** Opening RECORD SET block **
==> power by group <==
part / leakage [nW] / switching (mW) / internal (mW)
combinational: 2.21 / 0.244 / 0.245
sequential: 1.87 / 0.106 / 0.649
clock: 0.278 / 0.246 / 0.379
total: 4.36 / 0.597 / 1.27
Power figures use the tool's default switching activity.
### src/rtl/t_counter.sv
// t_counter: clear-controlled cycle timer for the button debouncer.
// Counts clk edges while clear is low and saturates at N, raising done on the
// edge where the count reaches N. Reset (rst_l, active-high) and clear both
// zero the state synchronously, with reset taking priority.
module t_counter #(
    parameter int N = 50,
    localparam int W = $clog2(N + 1)
) (
    input  logic         clk,
    input  logic         rst_l,
    input  logic         clear,
    output logic         done,
    output logic [W-1:0] count
);

    // Terminal value at the register width
    localparam logic [W-1:0] CountMax = W'(N);

    // Elaboration-time guard on the legal parameter range
    if (N < 1) begin : g_bad_n
        $error("t_counter: N must be >= 1");
    end

    logic [W-1:0] count_next;

    // Next count: reset wins over clear, clear wins over counting; saturate at N
    always_comb begin
        count_next = count;
        if (rst_l) begin
            count_next = '0;
        end else if (clear) begin
            count_next = '0;
        end else if (count != CountMax) begin
            count_next = count + 1'b1;
        end
    end

    // State update; done is registered from the next count so it tracks count == N
    always_ff @(posedge clk) begin
        count <= count_next;
        done  <= (count_next == CountMax);
    end

`ifndef SYNTHESIS
    // Invariants: count never exceeds N, and done mirrors count == N
    always_ff @(posedge clk) begin
        if (!rst_l) begin
            assert (count <= CountMax)
                else $error("t_counter: count above N");
            assert (done == (count == CountMax))
                else $error("t_counter: done out of step with count");
        end
    end
`endif

endmodule

### config.mk
export PLATFORM = sky130hd
export DESIGN_NAME = t_counter
export DESIGN_NICKNAME = d
export VERILOG_FILES = /design/src/rtl/t_counter.sv
export SDC_FILE = /design/constraint.sdc
export NUM_CORES = 1
export LEC_CHECK = 0
export CORE_AREA = 3 3 40 42
export DETAILED_ROUTE_END_ITERATION = 16
export DIE_AREA = 0 0 43 45
export DONT_BUFFER_PORTS = 1
export SLEW_MARGIN = 0
export SYNTH_ARGS = -nofsm -noshare
export SYNTH_HDL_FRONTEND = slang
export SYNTH_SLANG_ARGS = --single-unit
### constraint.sdc
create_clock -name clk -period 3.2 [get_ports clk]
set_input_delay 0.48 -clock clk [delete_from_list [all_inputs] [get_ports clk]]
set_output_delay 0.48 -clock clk [all_outputs]
set_load 0.01 [all_outputs]
==> results list <==
- For this block, the via count after detailed routing is 274.
- After clock tree synthesis, the setup repair step added 0 buffers.
- The count of nets left with antenna violations once routing finished came out at 0.
- Dpl cells: 56
- Hold Fails Final Rpt: 0
- Reg clk slew, reported paths: 60 ps
- The worst-case IR drop observed on VDD is 0.000103 V.
* Final period util: 46.8%
* Synth-to-Final Area Change: 11.4%
- Clock latency reported for the late side of the worst-skew pair: 260 ps
- Number of max-slew violations in the final report: 0
- Data on the critical path is required at its endpoint by 3390 ps.
- RSZ-0062 raised after global routing: no
- The number of global-route vias before repair is 245.
* Category of the worst setup path capture point: flop
- The total area inside the core boundary comes to 0.00128 mm^2.
- Top library cells by usage in the layout, fill and taps aside: dfxtp_1, nor2_1, nand2_1
- The worst setup path is of the flop to flop kind.
* Largest family of logic cells by synthesized area: simple AND/OR/NAND/NOR gates
- Flip-flop and latch count after synthesis: 7
* Most common library cell in the layout ignoring fill and taps: dfxtp_1
* Cells resized by post-CTS repair: 0
- The share of total power dissipated in the clock network is 45.2%.
* Routed wire length: 655 um
- For this design, the CTS-stage hold fixing added 0 buffers.
- Pre-Repair DR Iteration Count: 4
- Effective utilization at floorplan: 29.0%
- The count of buffers added on input and output ports is 0.
- Fin cells: 60
- In the routed layout, each cell is associated on average with a via count of 4.57.
- Number of instances in the synthesized netlist: 42
- Core Rows: 13
- The number of clock buffers added by TritonCTS is 3.
* Number of primary I/O pins: 10
- In the final timing run, aggregate negative setup slack is 0 ps.
* Net count, final: 51
- Setup Viol. Count Final: 0
- Fraction of layout cells with a size suffix above 1: 20.0%
- Count of cell types in the netlist: 20
* CTS Buffer Depth: 2
* CP max FO: 6
- Vertical extent of the die: 45 um
- Measured against its own limit, the worst slew margin works out to 78.8%.
- For the final database, setup skew stands at 8.82 ps.
- The congestion estimate from routability-driven global placement came to 0.639.
* Grt total ovfl: 0
- Share of synthesized area spent on multiplexers: 5.37%
* Share of total power in combinational logic: 4.1%
- Count of antenna diodes in the layout: 0
- Crit path arrival time: 1690 ps
- Num Clock Sinks: 7
* Sequential power share: 50.7%
* Average instance area after synthesis: 8.88 um^2
* Switching Fraction: 23.7%
- Final HPWL from detailed placement: 485 um
* Switching power of the nets: 42.6 uW
- Total Routing Usage GR: 7.75%
* Antenna violations before repair: 0
- TritonCTS built the clock tree.
* Die Area: 0.00194 mm^2
- The synthesized netlist devotes 11.7% of its cell area to XOR and XNOR gates.
- For this run, the number of Yosys warnings is 0.
- Leakage: 0.143 nW
* Final routed wire length divided by cell count: 10.9 um
- Maximum number of pins on one net before global-route repair: 8
* Max-cap violation count: 0
* First-pass GRT wire length: 1.04 mm
- Placed cell area: 388 um^2
- After synthesis the cells add up to 373 um^2.
* Worst slack on hold paths: 501 ps
- Layout Cell Area excl Fill: 415 um^2
- Number of fillers in the final layout: 132
- For this design the ratio of total power to cell area is 434 mW/mm^2.
- After synthesis, flip-flops and latches occupy 37.6% of the total area.
- Iter 0 DRT Violations: 6
* Width of the chip: 43 um
* Adder-cell share of the synthesized area: 6.71%
- The internal portion of the total power is 138 uW.
* Post-route DRC violation count: 0
- Status: finished clean
- Achievable Freq: 668 MHz
- When the netlist entered floorplanning its net count stood at 47.
- Post-Synth Simple-Gate Area: 32.2%
- For the finished layout, the period the worst path requires is 1500 ps.
* Root Buffer: clkbuf_4
- Launching element type of the critical path: flop
* Htree depth: 1
- Worst Hold Class: input pin to flop
* Slew of the pin with the lowest slew margin: 317 ps
- The synthesized netlist devotes 4.36% of its cell area to compound gates.
==> final cells by class <==
class	count	area (um^2)	area share, %
multi-input cells	33	225	54.2
clock buffers	3	22.5	5.42
flip-flops and latches	7	140	33.7
inverters	1	3.75	0.904
well taps	15	18.8	4.52
clock inverters	1	5.00	1.20
==> power by group through the flow <==
stage	sequential (mW)	clock, mW	combinational, mW
global route	0.0916	0.0882	0.00837
finish	0.0914	0.0814	0.00746
global placement	0.0933	0	0.00722
CTS	0.0914	0.0827	0.00753
floorplan	0.0925	0	0.00649
detailed placement	0.0934	0	0.00747
==> Yosys cell counts <==
cell      instances  share of area, %
dfxtp_1           7                38
nor2_1            6               6.0
nand2_1           4               4.0
xnor2_1           3               7.0
a21oi_1           2               2.7
ha_1              2               6.7
mux2i_1           2               5.4
nand3_1           2               2.7
or2_2             2               3.4
xor2_1            2               4.7
a31oi_1           1               1.7
clkbuf_1          1               1.0
inv_1             1               1.0
nand2b_1          1               1.7
nor2_4            1               3.0
nor2b_1           1               1.7
nor3_1            1               1.3
nor4_2            1               3.4
or2b_1            1               2.0
or3b_4            1               3.0
`config.mk`:
```
export PLATFORM = sky130hd
export DESIGN_NAME = note_sequencer
export DESIGN_NICKNAME = d
export VERILOG_FILES = /design/src/rtl/note_sequencer_pkg.sv /design/src/rtl/note_sequencer_accumulator.sv /design/src/rtl/note_sequencer.sv
export SDC_FILE = /design/constraint.sdc
export NUM_CORES = 1
export LEC_CHECK = 0
export ABC_AREA = 0
export BUFFER_PORTS_ARGS = -buffer_cell sky130_fd_sc_hd__buf_2
export CORE_AREA = 8 8 121 123
export DETAILED_ROUTE_END_ITERATION = 7
export DIE_AREA = 0 0 129 131
export PLACE_DENSITY = 0.71
export SLEW_MARGIN = 20
export SYNTH_ARGS = -nofsm -noshare
export SYNTH_HDL_FRONTEND = slang
export SYNTH_SLANG_ARGS = --single-unit
```
`constraint.sdc`:
```
create_clock -name clk -period 2.13 [get_ports clk]
set_input_delay 0.426 -clock clk [delete_from_list [all_inputs] [get_ports clk]]
set_output_delay 0.426 -clock clk [all_outputs]
set_load 0.01 [all_outputs]
```
`src/rtl/note_sequencer_pkg.sv`:
```
`default_nettype none
// +----------------------------------------------------------------------+
// | note_sequencer_pkg                                                   |
// | Shared mode encodings and size defaults for the note sequencer.      |
// | Rev 1.0 - initial release                                            |
// +----------------------------------------------------------------------+
package note_sequencer_pkg;

   localparam int NOTE_W_DFLT = 32;
   localparam int ADDR_W_DFLT = 6;
   localparam int NOTE_DEPTH  = 64;

   // Mode encodings double as the sequencer state register values.
   localparam logic [1:0] MODE_IDLE  = 2'd0;
   localparam logic [1:0] MODE_REC   = 2'd1;
   localparam logic [1:0] MODE_PLAY  = 2'd2;
   localparam logic [1:0] MODE_FETCH = 2'd3;

endpackage
`default_nettype wire

```
`src/rtl/note_sequencer_accumulator.sv`:
```
`default_nettype none
// +----------------------------------------------------------------------+
// | note_accumulator                                                     |
// | OR-accumulates the live note word over one beat; clears on tick.     |
// | Rev 1.0 - initial release                                            |
// +----------------------------------------------------------------------+
module note_accumulator
   import note_sequencer_pkg::*;
#(
   parameter int NOTE_W = NOTE_W_DFLT
)
(
   input  logic              clk,
   input  logic              resetn,
   input  logic              clr,
   input  logic              en,
   input  logic              beat,
   input  logic [NOTE_W-1:0] note_in,
   output logic [NOTE_W-1:0] merged
);

   logic [NOTE_W-1:0] r_acc;

   // merged includes the current cycle so the tick-cycle note is not lost.
   assign merged = r_acc | note_in;

   always_ff @(posedge clk) begin
      if (!resetn || clr || beat) begin
         r_acc <= '0;
      end else if (en) begin
         r_acc <= merged;
      end
   end

endmodule
`default_nettype wire

```
`src/rtl/note_sequencer.sv`:
```
`default_nettype none
// +----------------------------------------------------------------------+
// | note_sequencer                                                       |
// | Beat-driven record/playback controller for the note RAM.             |
// | Option: NOTE_SEQ_LOOP_EN makes playback wrap until stop.             |
// | Rev 1.0 - initial release                                            |
// +----------------------------------------------------------------------+
module note_sequencer
   import note_sequencer_pkg::*;
#(
   parameter int ADDR_W = ADDR_W_DFLT,
   parameter int NOTE_W = NOTE_W_DFLT
)
(
   input  logic              clk,
   input  logic              resetn,
   input  logic              tick,
   input  logic              start_rec,
   input  logic              start_play,
   input  logic              stop,
   input  logic [NOTE_W-1:0] note_in,
   output logic [ADDR_W-1:0] mem_addr,
   output logic [NOTE_W-1:0] mem_wdata,
   output logic              mem_we,
   input  logic [NOTE_W-1:0] mem_rdata,
   output logic [NOTE_W-1:0] note_out,
   output logic              note_valid,
   output logic [ADDR_W:0]   rec_len,
   output logic [1:0]        mode
);

`ifdef NOTE_SEQ_LOOP_EN
   localparam bit c_loop_en = 1'b1;
`else
   localparam bit c_loop_en = 1'b0;
`endif

   localparam logic [ADDR_W:0]   c_full      = {1'b1, {ADDR_W{1'b0}}};
   localparam logic [ADDR_W-1:0] c_last_addr = '1;

   logic [1:0]        r_state;
   logic [ADDR_W-1:0] r_wr_ptr;
   logic [ADDR_W-1:0] r_rd_ptr;
   logic [ADDR_W:0]   r_rec_len;
   logic              r_last;
   logic [NOTE_W-1:0] r_note_out;
   logic              r_note_valid;
   logic              r_mem_we;
   logic [ADDR_W-1:0] r_mem_addr;
   logic [NOTE_W-1:0] r_mem_wdata;

   logic              w_in_rec;
   logic              w_acc_clr;
   logic              w_acc_en;
   logic              w_acc_beat;
   logic [NOTE_W-1:0] w_merged;
   logic [ADDR_W:0]   w_rd_inc;
   logic              w_rd_is_last;

   assign w_in_rec   = (r_state == MODE_REC);
   assign w_acc_clr  = ((r_state == MODE_IDLE) && start_rec) || (w_in_rec && stop);
   assign w_acc_en   = w_in_rec && !stop;
   assign w_acc_beat = w_in_rec && !stop && tick;

   assign w_rd_inc     = {1'b0, r_rd_ptr} + (ADDR_W+1)'(1);
   assign w_rd_is_last = (w_rd_inc == r_rec_len);

   note_accumulator #(
      .NOTE_W (NOTE_W)
   ) u_acc (
      .clk     (clk),
      .resetn  (resetn),
      .clr     (w_acc_clr),
      .en      (w_acc_en),
      .beat    (w_acc_beat),
      .note_in (note_in),
      .merged  (w_merged)
   );

   always_ff @(posedge clk) begin
      if (!resetn) begin
         r_state      <= MODE_IDLE;
         r_wr_ptr     <= '0;
         r_rd_ptr     <= '0;
         r_rec_len    <= '0;
         r_last       <= 1'b0;
         r_note_out   <= '0;
         r_note_valid <= 1'b0;
         r_mem_we     <= 1'b0;
         r_mem_addr   <= '0;
         r_mem_wdata  <= '0;
      end else begin
         r_mem_we     <= 1'b0;
         r_note_valid <= 1'b0;
         case (r_state)
            MODE_IDLE: begin
               if (start_rec) begin
                  r_wr_ptr  <= '0;
                  r_rec_len <= '0;
                  r_state   <= MODE_REC;
               end else if (start_play && (r_rec_len != '0)) begin
                  r_rd_ptr <= '0;
                  r_last   <= 1'b0;
                  r_state  <= MODE_PLAY;
               end
            end
            MODE_REC: begin
               if (stop) begin
                  r_state <= MODE_IDLE;
               end else if (tick) begin
                  r_mem_addr  <= r_wr_ptr;
                  r_mem_wdata <= w_merged;
                  r_mem_we    <= 1'b1;
                  r_wr_ptr    <= r_wr_ptr + ADDR_W'(1);
                  if (r_rec_len != c_full) begin
                     r_rec_len <= r_rec_len + (ADDR_W+1)'(1);
                  end
                  if (r_wr_ptr == c_last_addr) begin
                     r_state <= MODE_IDLE;
                  end
               end
            end
            MODE_PLAY: begin
               if (stop) begin
                  r_note_out <= '0;
                  r_state    <= MODE_IDLE;
               end else if (tick) begin
                  // The beat after the final word blanks the output.
                  if (r_last) begin
                     r_note_out <= '0;
                     r_last     <= 1'b0;
                     r_state    <= MODE_IDLE;
                  end else begin
                     r_mem_addr <= r_rd_ptr;
                     r_state    <= MODE_FETCH;
                  end
               end
            end
            MODE_FETCH: begin
               if (stop) begin
                  r_note_out <= '0;
                  r_state    <= MODE_IDLE;
               end else begin
                  r_note_out   <= mem_rdata;
                  r_note_valid <= 1'b1;
                  if (w_rd_is_last && c_loop_en) begin
                     r_rd_ptr <= '0;
                  end else begin
                     r_rd_ptr <= r_rd_ptr + ADDR_W'(1);
                     if (w_rd_is_last) begin
                        r_last <= 1'b1;
                     end
                  end
                  r_state <= MODE_PLAY;
               end
            end
            default: begin
               r_state <= MODE_IDLE;
            end
         endcase
      end
   end

   assign mem_addr   = r_mem_addr;
   assign mem_wdata  = r_mem_wdata;
   assign mem_we     = r_mem_we;
   assign note_out   = r_note_out;
   assign note_valid = r_note_valid;
   assign rec_len    = r_rec_len;
   assign mode       = r_state;

endmodule
`default_nettype wire

```
==> run_results.csv, run 1 <==
group,metric,value,unit
clock_tree,cts_sinks,126,
timing,total_of_endpoints_with_negative_setup_slack_in_the_final_report,0,
die,die_h,131,um
setup_path,critPathMaxStageDelay,0.51,ns
power_and_ir_drop,cellPowerDensity,909,mW/mm2
synth,synth_area_leader_cell,"sky130_fd_sc_hd__dfxtp_1",
die,core,0.0129,mm2
synth,synth_cells,514,
clock_tree,postCtsSetupBuffers,0,
synth,yosys.cell_count.top_type,"sky130_fd_sc_hd__dfxtp_1",
drt,vias_per_cell,5.16,
drt,ant_nets,0,
clock_tree,cts_max_level,4,
drt,drt_drc_violations_left,0,
setup_path,worst_ep_arrival_time,2.12,ns
layout,diodes,0,
setup_path,critical_path_maximum_fanout,12,
synth,post_synth_xor_area_fraction,2.65,%
global_route,pin_count_of_the_biggest_net_entering_global_routing,65,
clock_tree,clockBufferDepth,2,
timing,worst_slew_pin_slew,0.392,ns
power_and_ir_drop,power.ir.vdd_worst,0.652,mV
layout,finish.net_count,732,
timing,hold_violations,0,
die,die_w,129,um
hold_path,worst_hold_path.num_cells,3,
timing,holdWs,0.259,ns
synth,synth.yosys.seq_area_share,51.0,%
clock_tree,numCtsBuffers,17,
synth,synth_compound_gate_area_share,20.3,%
drt,detail_route.iter0.violations,207,
clock_tree,clkSlewWorstSetupHoldPaths,0.05,ns
synth,mean_cell_area_of_the_mapped_netlist,9.63,um2
placement,globalplace.congestion,0.882,
drt,num_vias,4371,
global_route,globalRouteOverflowTotal,0,
timing,rsz0062_at_grt,"false",
setup_path,crit_path_end_kind,"register",
placement,post-dp-hpwl,9190,um
setup_path,buffers_inverters_on_critical_path,0,
synth,synthesis.nets,588,
setup_path,crit_path_cell_trace,"nand3b_1 -> a21oi_2 -> nand4_1 -> or3_1 -> a21oi_1",
clock_tree,source_to_sink_clock_delay_at_the_later_pin_of_the_worst_skew_pair,0.41,ns
timing,fin_setup_tns,0,ns
clock_tree,ctsResizeCount,0,
timing,crit_path_time_final,1.79,ns
synth,synth_top_cells_by_area,"sky130_fd_sc_hd__dfxtp_1, sky130_fd_sc_hd__o311a_1, sky130_fd_sc_hd__a22oi_1, sky130_fd_sc_hd__nor2b_1, sky130_fd_sc_hd__nand2b_1",
die,io_pins,151,
timing,slew_violations,0,
setup_path,cp-start-kind,"register",
setup_path,worstRegToRegCells,5,
setup_path,timing.setup.critical_path_class,"reg2reg",
setup_path,cp.required,2.46,ns
clock_tree,postCtsHoldBufs,0,
drt,drt_wl_total,12800,um
synth,synthMuxAreaShare,1.42,%
timing,final.setup_skew,0.00549,ns
global_route,grt_pass1_vias,4258,
synth,synthesis_stage_register_bit_count,126,
hold_path,holdCritPathClass,"in2reg",
timing,worst_slew_margin_rel,73.8,%
synth,syn_area,0.00495,mm2
synth,synth-main-ff-cell,"sky130_fd_sc_hd__dfxtp_1",
power_and_ir_drop,p_leak,2.96,nW
layout,nFillCells,1199,
die,initial_utilization,38.4,%
synth,synth_largest_type_area_fraction,51.0,%
global_route,antenna_found_initial,0,
synth,synth_enable_flop_cells,0,
layout,area_growth,31.7,%
setup_path,cp_slowest_cell,"sky130_fd_sc_hd__dfxtp_1",
die,fp-row-count,42,
drt,wire_per_inst,15.1,um
timing,timing.final.crit_share,84.1,%
global_route,grt_first_pass_wirelength,20500,um
run_status,run_status,"finished clean",
synth,yosys_warnings,0,
synth,synth_top_family_by_area,"compound AO/OA/AOI/OAI gates",
timing,fmax,0.558,GHz
synth,synthAdderAreaFrac,1.01,%
setup_path,cp_num_cells,5,
clock_tree,tritoncts_clock_tree,"built",
synth,synth-async-reset-ratio,0,%
global_route,gr-usage-all-layers,15.3,%
run,maxCapViolations,0,
placement,numPortBuffers,150,
drt,drtPass1Iterations,4,
synth,top_post_synthesis_cells_by_count,"sky130_fd_sc_hd__dfxtp_1, sky130_fd_sc_hd__nor2_1, sky130_fd_sc_hd__a21oi_1",
synth,yosysUniqueCellTypes,47,
synth,synth_simple_gate_area_share,20.1,%
clock_tree,cts_root_buffer,"sky130_fd_sc_hd__clkbuf_16",
layout,fraction_of_final_layout_cells_with_drive_strength_greater_than_1,30.1,%
die,die_area,0.0169,mm2
setup_path,family_of_cells_with_the_greatest_summed_delay_on_the_critical_path,"simple AND/OR/NAND/NOR gates",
** Closing RECORD SET block **
→ **YOUR GOAL**:
Nothing beyond the line containing "assert (done == (count" is to be output; the lines above, from the first one onward to that line, are to be transcribed exactly.

→ **ANSWER BOX**:
==> power by group <==
part / leakage [nW] / switching (mW) / internal (mW)
combinational: 2.21 / 0.244 / 0.245
sequential: 1.87 / 0.106 / 0.649
clock: 0.278 / 0.246 / 0.379
total: 4.36 / 0.597 / 1.27
Power figures use the tool's default switching activity.
### src/rtl/t_counter.sv
// t_counter: clear-controlled cycle timer for the button debouncer.
// Counts clk edges while clear is low and saturates at N, raising done on the
// edge where the count reaches N. Reset (rst_l, active-high) and clear both
// zero the state synchronously, with reset taking priority.
module t_counter #(
    parameter int N = 50,
    localparam int W = $clog2(N + 1)
) (
    input  logic         clk,
    input  logic         rst_l,
    input  logic         clear,
    output logic         done,
    output logic [W-1:0] count
);

    // Terminal value at the register width
    localparam logic [W-1:0] CountMax = W'(N);

    // Elaboration-time guard on the legal parameter range
    if (N < 1) begin : g_bad_n
        $error("t_counter: N must be >= 1");
    end

    logic [W-1:0] count_next;

    // Next count: reset wins over clear, clear wins over counting; saturate at N
    always_comb begin
        count_next = count;
        if (rst_l) begin
            count_next = '0;
        end else if (clear) begin
            count_next = '0;
        end else if (count != CountMax) begin
            count_next = count + 1'b1;
        end
    end

    // State update; done is registered from the next count so it tracks count == N
    always_ff @(posedge clk) begin
        count <= count_next;
        done  <= (count_next == CountMax);
    end

`ifndef SYNTHESIS
    // Invariants: count never exceeds N, and done mirrors count == N
    always_ff @(posedge clk) begin
        if (!rst_l) begin
            assert (count <= CountMax)
                else $error("t_counter: count above N");
            assert (done == (count == CountMax))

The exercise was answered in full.